The type species was given as "Lophophyllum Konincki, nob.," but this species was not described or illustrated until 1851, at which time the genus was further characterized (Edward and Haime, 1851, p. 349) as follows:

Polypier subconique, entouré d'une épithèque complète; columelle lamellaire et cristiforme occupant Ie centre du calice, et se continuant par une de ses extrémités avec une petite cloison située au milieu de la fossette septale, et par l'autre extrémité avec la cloison primaire opposée.
La présence d'une petite columelle cristiforme sépare bien ce genre de toutes les autres Zaphrentinae oè l'organe axillaire manque complétement. Nous connaissons trois espèces, deux appartiennent au terrain carbonifère et la troisième au devonien.

The type of this species, furnished by De Koninck, was from Lower Carboniferous strata at Tournai, Belgium.

Subsequent to the work of Edwards and Haime other students of the rugose corals obtained from this original description the concept that Lophophyllum was a genus established for a coral of zaphrentid type, having one of the protosepta prolonged and somewhat thickened. No further study of the true characters of the genotype species was published until 1911.

In 1876 Thomson and Nicholson (1876, p. 290) established the genus Koninckophyllum, with K. magnificum, n. sp., as genotype. This genus was described as a solitary or compound coral having septa that extend only part of the distance to the axial region, bearing a wide peripheral band of very minute dissepiments, an axial region containing close-set arched tabulae, and a small, compressed, compact or imperfectly cellular column that is shown by longitudinal sections to be either continuous or interrupted.
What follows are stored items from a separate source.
==> src/hdl/min_max_column_decimator.sv <==
`timescale 1ns / 1ps
// Top level of the min/max column decimator.
//
// The block reduces a curve of screen-mapped samples (x and y in signed Q16.8)
// to at most two points per screen column. Each sample is placed in column
// round(x * bin_scale), rounded half away from zero; while samples stay in one
// column the block keeps their count, x sum and y extremes. When a sample opens
// a new column, or after a sample that carries end_of_curve, the closed column
// is sent out as its mean x (truncated toward zero) paired with its minimum and
// maximum y, min first on even column ordinals and max first on odd ones, or as
// one point when the two are equal. The front end works on one sample at a time:
// it captures the sample, does the column multiply, then compares and updates
// the open column, stalling while the queue is full; a sample ending the curve
// then hands off the flushed column in a further state. Closed columns wait in a
// two-entry queue for the back end, which pops a column, divides its sum by its
// count in a bit-serial divider and emits its points before it pops the next; a
// burst of short columns stalls the input once the queue is full. The output
// register lets the back end load the next point in the same cycle the current
// beat is taken. bin_scale is written through the cfg port, which is always
// ready, and must only be changed while no sample is in flight.
module min_max_column_decimator
  import mmcd_pkg::*;
(
  input  logic                  clk,
  input  logic                  rst_n,
  input  logic                  in_valid,
  output logic                  in_stall,
  input  sample_t               in_data,
  output logic                  out_valid,
  input  logic                  out_stall,
  output point_t                out_data,
  input  logic                  cfg_valid,
  output logic                  cfg_ready,
  input  logic [SCALE_BITS-1:0] cfg_data
);

  logic [SCALE_BITS-1:0] bin_scale_r;

  logic          q_push;
  logic          q_pop;
  col_rec_t      q_push_rec;
  col_rec_t      q_pop_rec;
  queue_status_t q_status;

  // The single configuration register; writes are never held off.
  assign cfg_ready = 1'b1;

  always_ff @(posedge clk) begin
    if (!rst_n) begin
      bin_scale_r <= SCALE_RESET;
    end else if (cfg_valid && cfg_ready) begin
      bin_scale_r <= cfg_data;
    end
  end

  // Column mapping and accumulation.
  mmcd_front u_front (
    .clk       (clk),
    .rst_n     (rst_n),
    .bin_scale (bin_scale_r),
    .in_valid  (in_valid),
    .in_stall  (in_stall),
    .in_data   (in_data),
    .q_status  (q_status),
    .q_push    (q_push),
    .q_rec     (q_push_rec)
  );

  // Closed columns waiting for the divider.
  mmcd_queue u_queue (
    .clk      (clk),
    .rst_n    (rst_n),
    .push     (q_push),
    .push_rec (q_push_rec),
    .pop      (q_pop),
    .pop_rec  (q_pop_rec),
    .status   (q_status)
  );

  // Mean computation and point emission.
  mmcd_back u_back (
    .clk       (clk),
    .rst_n     (rst_n),
    .q_status  (q_status),
    .q_rec     (q_pop_rec),
    .q_pop     (q_pop),
    .out_valid (out_valid),
    .out_stall (out_stall),
    .out_data  (out_data)
  );

`ifndef SYNTHESIS
  // The front end never hands a column to a full queue.
  a_no_overflow: assert property (@(posedge clk) disable iff (!rst_n)
    q_push |-> !q_status.full)
    else $error("column queue overflow");

  // The back end never takes a column from an empty queue.
  a_no_underflow: assert property (@(posedge clk) disable iff (!rst_n)
    q_pop |-> !q_status.empty)
    else $error("column queue underflow");

  // A sample is worked on in the multiply and update states, so the input holds off right after a beat.
  a_stall_after_accept: assert property (@(posedge clk) disable iff (!rst_n)
    (in_valid && !in_stall) |=> in_stall)
    else $error("input taken on consecutive cycles");
`endif

endmodule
Thomson and Nicholson state that Koninckophyllum differs from Lophophyllum in "the totally different form and connexions of the columella, and the less developed conditions of the septa, and, even more strikingly, by its extraordinarily minute and dense zone of vesicular tissue forming the periphery of the corallum."

Small conical rugose corals that bear a solid column but have relatively little vesicular structure, such as Fasciculophyllum eruca McCoy from Europe and Cyathaxoma prolifera McChesney from America, were subsequently referred to Lophophyllum. Corals having a thin laterally compressed, continuous or interrupted column and a wide dissepimental zone were referred to Koninckophyllum.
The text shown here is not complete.